This paper proposes that geography is a better determinant of human genetic variation than ethnicity (read: race). There are two problems with the paper.
One, they use the proportion of shared alleles as a measure of similarity. Under this measure, three populations A, B, C that share the same alleles will be grouped as similar, even if the alleles occur in very similar frequencies in A and B and different frequencies in C. Sharing of alleles is expected to be influenced by geography: most alleles are pan-human, and few are population specific; racial differentiation consists both in different frequency of pan-human alleles and possession of population specific variants.
Two, their claim that geography is a better predictor than ethnicity is due to the fact that their geographical determinant is complex, consisting of pairwise geographical distances between the 51 populations, whereas their ethnicity determinant is simple, consisting of population placement in one of four clusters. It is not surprising that a complex predictor explains more variance than a simpler alternative, but this has little to do with the superiority of geography over ethnicity as a predictor.

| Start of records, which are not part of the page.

File: src/rtl/ps2_mouse_packet_tracker_unit_macros.svh
// ----------------------------------------------------------------------------
// PS/2 mouse packet tracker assertion macros
// Shared concurrent assertion wrappers, clocked and disabled in reset.
// ----------------------------------------------------------------------------
`ifndef PS2_MOUSE_PACKET_TRACKER_UNIT_MACROS_SVH
`define PS2_MOUSE_PACKET_TRACKER_UNIT_MACROS_SVH

// same-cycle implication
`define PS2MPT_ASSERT_IMPL(label, clk, rst_n, ante, cons) \
    label: assert property (@(posedge clk) disable iff (!(rst_n)) (ante) |-> (cons)) \
        else $error("ps2mpt: same-cycle assertion failed");

// next-cycle implication
`define PS2MPT_ASSERT_NEXT(label, clk, rst_n, ante, cons) \
    label: assert property (@(posedge clk) disable iff (!(rst_n)) (ante) |=> (cons)) \
        else $error("ps2mpt: next-cycle assertion failed");

`endif

File: src/rtl/ps2mpt_pkg.sv
// ----------------------------------------------------------------------------
// PS/2 mouse packet tracker package
// Shared types and constants for the packet tracker modules.
// ----------------------------------------------------------------------------
`default_nettype none

package ps2mpt_pkg;

    localparam int DELTA_W     = 10;
    localparam int SYNC_BIT    = 3;
    localparam int X_SIGN_BIT  = 4;
    localparam int Y_SIGN_BIT  = 5;
    localparam int LEFT_BIT    = 0;
    localparam int RIGHT_BIT   = 1;
    localparam int CFG_IDX_W   = 1;

    localparam logic [CFG_IDX_W-1:0] CFG_SCREEN_WIDTH  = 1'd0;
    localparam logic [CFG_IDX_W-1:0] CFG_SCREEN_HEIGHT = 1'd1;

    typedef enum logic [2:0] {
        PHASE_FLAG = 3'b001,
        PHASE_DX   = 3'b010,
        PHASE_DY   = 3'b100
    } phase_t;

    typedef struct packed {
        logic [7:0] data_byte;
        logic       from_aux;
    } in_item_t;

    typedef struct packed {
        logic left;
        logic right;
    } buttons_t;

endpackage

`default_nettype wire

File: src/rtl/ps2mpt_clamp.sv
// ----------------------------------------------------------------------------
// PS/2 mouse packet tracker coordinate clamp
// Adds a signed delta to a position and limits it to 0 .. size-1.
// ----------------------------------------------------------------------------
`default_nettype none

module ps2mpt_clamp
    import ps2mpt_pkg::*;
#(
    parameter int COORD_BITS = 12
) (
    input  wire logic [COORD_BITS-1:0]    pos,
    input  wire logic signed [DELTA_W-1:0] delta,
    input  wire logic [COORD_BITS-1:0]    size,
    output logic      [COORD_BITS-1:0]    result
);

    localparam int SUM_W = COORD_BITS + 2;

    logic [COORD_BITS-1:0]   size_eff;
    logic [COORD_BITS-1:0]   max_coord;
    logic signed [SUM_W-1:0] sum;
    logic signed [SUM_W-1:0] limit;

    always_comb begin
        size_eff  = (size == '0) ? COORD_BITS'(1) : size;
        max_coord = size_eff - COORD_BITS'(1);
        sum       = $signed({2'b00, pos}) + SUM_W'(delta);
        limit     = $signed({2'b00, size_eff});
        if (sum < 0) begin
            result = '0;
        end else if (sum >= limit) begin
            result = max_coord;
        end else begin
            result = sum[COORD_BITS-1:0];
        end
    end

endmodule

`default_nettype wire

File: src/rtl/ps2mpt_decoder.sv
// ----------------------------------------------------------------------------
// PS/2 mouse packet tracker decoder
// Assembles three-byte packets and keeps the clamped cursor position.
// ----------------------------------------------------------------------------
`default_nettype none

`include "ps2_mouse_packet_tracker_unit_macros.svh"

module ps2mpt_decoder
    import ps2mpt_pkg::*;
#(
    parameter int COORD_BITS = 12
) (
    input  wire logic                  aclk,
    input  wire logic                  aresetn,
    input  wire logic                  item_valid,
    input  wire in_item_t              item,
    input  wire logic [COORD_BITS-1:0] screen_width,
    input  wire logic [COORD_BITS-1:0] screen_height,
    output logic                       pkt_done,
    output logic [COORD_BITS-1:0]      new_x,
    output logic [COORD_BITS-1:0]      new_y,
    output buttons_t                   buttons
);

    localparam logic [COORD_BITS-1:0] POS_X_RESET = COORD_BITS'(512);
    localparam logic [COORD_BITS-1:0] POS_Y_RESET = COORD_BITS'(384);

    phase_t                  phase_reg, phase_next;
    logic [7:0]              flag_reg, flag_next;
    logic [7:0]              dx_reg, dx_next;
    logic [COORD_BITS-1:0]   pos_x_reg, pos_x_next;
    logic [COORD_BITS-1:0]   pos_y_reg, pos_y_next;
    logic                    take;
    logic signed [DELTA_W-1:0] delta_x;
    logic signed [DELTA_W-1:0] delta_y;

    assign take = item_valid && item.from_aux;

    always_comb begin
        delta_x = DELTA_W'($signed({flag_reg[X_SIGN_BIT], dx_reg}));
        delta_y = -DELTA_W'($signed({flag_reg[Y_SIGN_BIT], item.data_byte}));
    end

    ps2mpt_clamp #(.COORD_BITS(COORD_BITS)) u_clamp_x (
        .pos    (pos_x_reg),
        .delta  (delta_x),
        .size   (screen_width),
        .result (new_x)
    );

    ps2mpt_clamp #(.COORD_BITS(COORD_BITS)) u_clamp_y (
        .pos    (pos_y_reg),
        .delta  (delta_y),
        .size   (screen_height),
        .result (new_y)
    );

    always_comb begin
        phase_next    = phase_reg;
        flag_next     = flag_reg;
        dx_next       = dx_reg;
        pos_x_next    = pos_x_reg;
        pos_y_next    = pos_y_reg;
        pkt_done      = 1'b0;
        buttons.left  = flag_reg[LEFT_BIT];
        buttons.right = flag_reg[RIGHT_BIT];
        if (take) begin
            unique case (phase_reg)
                PHASE_FLAG: begin
                    if (item.data_byte[SYNC_BIT]) begin
                        flag_next  = item.data_byte;
                        phase_next = PHASE_DX;
                    end
                end
                PHASE_DX: begin
                    dx_next    = item.data_byte;
                    phase_next = PHASE_DY;
                end
                PHASE_DY: begin
                    pos_x_next = new_x;
                    pos_y_next = new_y;
                    pkt_done   = 1'b1;
                    phase_next = PHASE_FLAG;
                end
                default: begin
                    phase_next = PHASE_FLAG;
                end
            endcase
        end
    end

    always_ff @(posedge aclk) begin
        if (!aresetn) begin
            phase_reg <= PHASE_FLAG;
            flag_reg  <= '0;
            dx_reg    <= '0;
            pos_x_reg <= POS_X_RESET;
            pos_y_reg <= POS_Y_RESET;
        end else begin
            phase_reg <= phase_next;
            flag_reg  <= flag_next;
            dx_reg    <= dx_next;
            pos_x_reg <= pos_x_next;
            pos_y_reg <= pos_y_next;
        end
    end

    `PS2MPT_ASSERT_NEXT(a_non_aux_no_change, aclk, aresetn, item_valid && !item.from_aux, $stable(phase_reg) && $stable(pos_x_reg) && $stable(pos_y_reg))
    `PS2MPT_ASSERT_NEXT(a_done_restarts, aclk, aresetn, pkt_done, phase_reg == PHASE_FLAG)
    `PS2MPT_ASSERT_NEXT(a_unsynced_dropped, aclk, aresetn, take && (phase_reg == PHASE_FLAG) && !item.data_byte[SYNC_BIT], phase_reg == PHASE_FLAG)

endmodule

`default_nettype wire

File: src/rtl/ps2_mouse_packet_tracker_unit.sv
// ----------------------------------------------------------------------------
// PS/2 mouse packet tracker
// Bytes from the PS/2 mouse channel enter on s_*, one result per packet
// leaves on m_*, and the screen size registers are written on cfg_*.
// Bytes with s_from_aux low are dropped. Three bytes form a packet; a first
// byte without its sync bit is discarded to regain packet alignment.
// Each packet moves the cursor by its signed deltas (Y flipped to screen
// orientation), clamped to 0 .. size-1, and reports both buttons.
// A packet's last byte passes the input register and the decode logic into
// the result register, which raises m_valid. Throughput: one byte per cycle
// barring an m_* stall; set by the single input and single result register.
// s_ready stays high while the result register is free or being taken; a
// receiver stall holds the result and stops the input register only once
// it is also full. cfg_ready is always high; write only while idle.
// Reset: cursor at 512,384, screen 1024 by 768, packet alignment at the
// first byte, no transaction pending on either channel.
// ----------------------------------------------------------------------------
`default_nettype none

`include "ps2_mouse_packet_tracker_unit_macros.svh"

module ps2_mouse_packet_tracker_unit
    import ps2mpt_pkg::*;
#(
    parameter int COORD_BITS = 12
) (
    input  wire logic                  aclk,
    input  wire logic                  aresetn,
    input  wire logic                  s_valid,
    output logic                       s_ready,
    input  wire logic [7:0]            s_data_byte,
    input  wire logic                  s_from_aux,
    output logic                       m_valid,
    input  wire logic                  m_ready,
    output logic [COORD_BITS-1:0]      m_cursor_x,
    output logic [COORD_BITS-1:0]      m_cursor_y,
    output logic                       m_left_pressed,
    output logic                       m_right_pressed,
    input  wire logic                  cfg_valid,
    output logic                       cfg_ready,
    input  wire logic [CFG_IDX_W-1:0]  cfg_index,
    input  wire logic [COORD_BITS-1:0] cfg_data
);

    localparam logic [COORD_BITS-1:0] WIDTH_RESET  = COORD_BITS'(1024);
    localparam logic [COORD_BITS-1:0] HEIGHT_RESET = COORD_BITS'(768);

    logic                  in_valid_reg;
    in_item_t              in_item_reg;
    logic                  advance;
    logic                  pkt_done;
    logic [COORD_BITS-1:0] new_x;
    logic [COORD_BITS-1:0] new_y;
    buttons_t              buttons;
    logic [COORD_BITS-1:0] width_reg;
    logic [COORD_BITS-1:0] height_reg;
    logic                  m_valid_reg;
    logic [COORD_BITS-1:0] m_x_reg;
    logic [COORD_BITS-1:0] m_y_reg;
    buttons_t              m_btn_reg;

    assign advance   = !m_valid_reg || m_ready;
    assign s_ready   = !in_valid_reg || advance;
    assign cfg_ready = 1'b1;

    always_ff @(posedge aclk) begin
        if (!aresetn) begin
            in_valid_reg <= 1'b0;
        end else if (s_ready) begin
            in_valid_reg <= s_valid;
        end
    end

    always_ff @(posedge aclk) begin
        if (s_ready && s_valid) begin
            in_item_reg.data_byte <= s_data_byte;
            in_item_reg.from_aux  <= s_from_aux;
        end
    end

    always_ff @(posedge aclk) begin
        if (!aresetn) begin
            width_reg  <= WIDTH_RESET;
            height_reg <= HEIGHT_RESET;
        end else if (cfg_valid) begin
            unique case (cfg_index)
                CFG_SCREEN_WIDTH:  width_reg  <= cfg_data;
                CFG_SCREEN_HEIGHT: height_reg <= cfg_data;
                default: begin
                end
            endcase
        end
    end

    ps2mpt_decoder #(.COORD_BITS(COORD_BITS)) u_decoder (
        .aclk          (aclk),
        .aresetn       (aresetn),
        .item_valid    (in_valid_reg && advance),
        .item          (in_item_reg),
        .screen_width  (width_reg),
        .screen_height (height_reg),
        .pkt_done      (pkt_done),
        .new_x         (new_x),
        .new_y         (new_y),
        .buttons       (buttons)
    );

    always_ff @(posedge aclk) begin
        if (!aresetn) begin
            m_valid_reg <= 1'b0;
        end else if (advance) begin
            m_valid_reg <= pkt_done;
        end
    end

    always_ff @(posedge aclk) begin
        if (advance && pkt_done) begin
            m_x_reg   <= new_x;
            m_y_reg   <= new_y;
            m_btn_reg <= buttons;
        end
    end

    assign m_valid         = m_valid_reg;
    assign m_cursor_x      = m_x_reg;
    assign m_cursor_y      = m_y_reg;
    assign m_left_pressed  = m_btn_reg.left;
    assign m_right_pressed = m_btn_reg.right;

    `PS2MPT_ASSERT_NEXT(a_result_held, aclk, aresetn, m_valid_reg && !m_ready, m_valid_reg && $stable(m_x_reg) && $stable(m_y_reg))
    `PS2MPT_ASSERT_NEXT(a_input_held, aclk, aresetn, in_valid_reg && !advance, in_valid_reg && $stable(in_item_reg))

endmodule

`default_nettype wire
File: config.mk
export PLATFORM = sky130hd
export DESIGN_NAME = ps2_mouse_packet_tracker_unit
export DESIGN_NICKNAME = d
export VERILOG_FILES = /design/src/rtl/ps2mpt_pkg.sv /design/src/rtl/ps2mpt_clamp.sv /design/src/rtl/ps2mpt_decoder.sv /design/src/rtl/ps2_mouse_packet_tracker_unit.sv
export VERILOG_INCLUDE_DIRS = /design/src /design/src/rtl
export SDC_FILE = /design/constraint.sdc
export NUM_CORES = 1
export LEC_CHECK = 0
export BUFFER_PORTS_ARGS = -buffer_cell sky130_fd_sc_hd__buf_2
export CAP_MARGIN = 10
export CORE_MARGIN = 1
export CORE_UTILIZATION = 40
export CTS_CLUSTER_SIZE = 16
export DETAILED_ROUTE_END_ITERATION = 10
export GPL_TIMING_DRIVEN = 0
export PLACE_DENSITY_LB_ADDON = 0.25
export SLEW_MARGIN = 0
export SYNTH_ARGS = -nofsm -noshare
export SYNTH_HDL_FRONTEND = slang
export SYNTH_SLANG_ARGS = --single-unit
File: constraint.sdc
create_clock -name aclk -period 9.8 [get_ports aclk]
set_input_delay 1.47 -clock aclk [delete_from_list [all_inputs] [get_ports aclk]]
set_output_delay 1.47 -clock aclk [all_outputs]
set_load 0.1 [all_outputs]
==> Word-level counts from Yosys, hierarchy flattened <==
Cells that the tools add are included.
{ "op_classes": {"magnitude_cmp": 4, "add_sub_neg": 5, "n_reduce_logical": 16, "n_bitwise": 1, "muxes": 10, "eq_ne": 4} }
{ "op_table": {"columns": ["operator", "count"], "rows": [
  ["12-bit two-way mux", 6],
  ["14-bit by 13-bit >= comparator with 1-bit output", 2],
  ["14-bit by 1-bit less-than comparator with 1-bit output, second input constant", 2],
  ["12-bit zero test", 2],
  ["12-bit by 1-bit subtractor with 12-bit output, second input constant", 2],
  ["13-bit by 10-bit adder with 14-bit output", 1],
  ["13-bit by 9-bit adder with 14-bit output", 1],
  ["9-bit negation with 10-bit output", 1],
  ["2-bit AND reduction", 5],
  ["3-bit case mux with 2 select lines", 1],
  ["1-bit logical AND", 4],
  ["3-bit by 1-bit == test with 1-bit output, second input constant", 1],
  ["3-bit by 2-bit == test with 1-bit output, second input constant", 1],
  ["3-bit == test, second input constant", 1],
  ["3-bit two-way mux", 1],
  ["3-bit AND reduction", 1],
  ["1-bit zero test", 2],
  ["1-bit logical OR", 2],
  ["1-bit two-way mux", 2],
  ["2-bit != test, second input constant", 1],
  ["1-bit NOT", 1]
]} }
{ "word_totals": {"reg_bits": 102, "wordCells": 55} }

==> Longest topological paths before layout <==
{ "depth": {"word_depth": 6, "ltp_mapped": 18} }

==> Cells and area by module <==
From an unflattened synthesis, not the netlist that was laid out.
{ "hier_totals": {"cells_unflattened": 715, "hier_area_um2": 6770.2} }
{ "by_module_without_submodules": {"columns": ["module", "area_per_inst_um2", "n_inst", "cells_per_inst"], "rows": [
  ["ps2mpt_clamp", 1453.9, 2, 191],
  ["ps2_mouse_packet_tracker_unit", 2107.0, 1, 143],
  ["ps2mpt_decoder", 1755.4, 1, 190]
]} }

==> Worst setup path after synthesis <==
OpenSTA, ideal clock, no wires.
{ "synth_timing": {"kind": "input to register", "startpoint": "in m_ready", "endpoint": "reg u_decoder.pos_y_reg[7]", "path_stages": 6, "t_required_ps": 9678, "arrival_ps": 3602, "slack_ps": 6076, "setup_time_ps": 122, "cell_sequence": "nor2b_1 nand3b_1 nor4b_1 clkbuf_1 nand2_1 o22a_1"} }
{ "synth_via": {"elab_chain_cells": 4} }
{ "synth_rtl": {"columns": ["item", "line_no", "text"], "rows": [
  ["from (decl)", "ps2_mouse_packet_tracker_unit.sv:34", "input wire logic m_ready,"],
  ["1-bit logical OR", "ps2_mouse_packet_tracker_unit.sv:62", "assign advance = !m_valid_reg || m_ready;"],
  ["1-bit logical AND", "ps2_mouse_packet_tracker_unit.sv:98", ".item_valid (in_valid_reg && advance),"],
  ["1-bit logical AND", "ps2mpt_decoder.sv:38", "assign take = item_valid && item.from_aux;"],
  ["2-bit AND reduction (no source line)", null, null],
  ["to (signal assigned)", "ps2mpt_decoder.sv:105", "pos_y_reg <= pos_y_next;"],
  ["to (decl)", "ps2mpt_decoder.sv:33", "logic [COORD_BITS-1:0] pos_y_reg, pos_y_next;"]
]} }
Every way passes these cells.
A chain may end at the register's enable or synchronous reset.

==> Worst setup path after layout <==
{ "layout_timing": {"startpoint": "reg in_item_reg[1] (netlist bit)", "endpoint": "reg m_y_reg[6] (netlist: m_cursor_y[6]) (data pin)"} }
{ "layout_via": {"elab_chain_cells": 5, "word_cells_on_any_way": 6, "classes_between": "add/sub: 2; order compare: 2; mux: 2"} }
{ "layout_rtl": {"columns": ["item", "line_no", "text"], "rows": [
  ["from (decl)", "ps2_mouse_packet_tracker_unit.sv:49", "in_item_t in_item_reg;"],
  ["9-bit negation with 10-bit output (*)", "ps2mpt_decoder.sv:42", "delta_y = -DELTA_W'($signed({flag_reg[Y_SIGN_BIT], item.data_byte}));"],
  ["13-bit by 10-bit adder with 14-bit output (*)", "ps2mpt_clamp.sv:28", "sum = $signed({2'b00, pos}) + SUM_W'(delta);"],
  ["14-bit by 13-bit >= comparator with 1-bit output", "ps2mpt_clamp.sv:32", "end else if (sum >= limit) begin"],
  ["12-bit two-way mux", "ps2mpt_clamp.sv:32", null],
  ["12-bit two-way mux (*)", "ps2mpt_clamp.sv:30", "if (sum < 0) begin"],
  ["via new_y[6]", "ps2_mouse_packet_tracker_unit.sv:53", "logic [COORD_BITS-1:0] new_y;"],
  ["to (signal assigned)", "ps2_mouse_packet_tracker_unit.sv:119", "m_y_reg <= new_y;"],
  ["to (decl)", "ps2_mouse_packet_tracker_unit.sv:59", "logic [COORD_BITS-1:0] m_y_reg;"]
]} }
Mark *: on every way through the listed nets, which the timed path passes. The rest lies on a longest branch.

Human Genetics (Online first)
Geography is a better determinant of human genetic differentiation than ethnicity
Andrea Manica et al.
Individuals differ genetically in their susceptibility to particular diseases and their response to drugs. However, personalized treatments are difficult to develop, because disease susceptibility and drug response generally have poorly characterized genetic architecture. It is thus tempting to use the ethnicity of patients to capture some of the variation in allele frequencies at the genes underlying a clinical trait. The success of such a strategy depends on whether human populations can be accurately classified into discrete genetic ethnic groups. Despite the heated discussions and controversies surrounding this issue, there has been essentially no attempt so far to quantify the relative power of ethnic groups and geography at predicting the proportion of shared alleles between human populations. Here, we present the first such quantification using a dataset of 51 populations typed at 377 autosomal microsatellite markers, and show that pair-wise geographic distances across landmasses constitute a far better predictor than ethnicity. Allele-sharing between human populations worldwide decays smoothly with increasing physical distance. We discuss the relevance of these patterns for the expected distribution of variants of medical interest. The distribution patterns of gene coding for simple traits are expected to be highly heterogeneous, as most such genes experienced strong natural selection. However, variants involved in complex traits are expected to behave essentially neutrally, and we expect them to fit closely our predictions based on microsatellites. We conclude that the use of ethnicity alone will often be inadequate as a basis for medical treatment.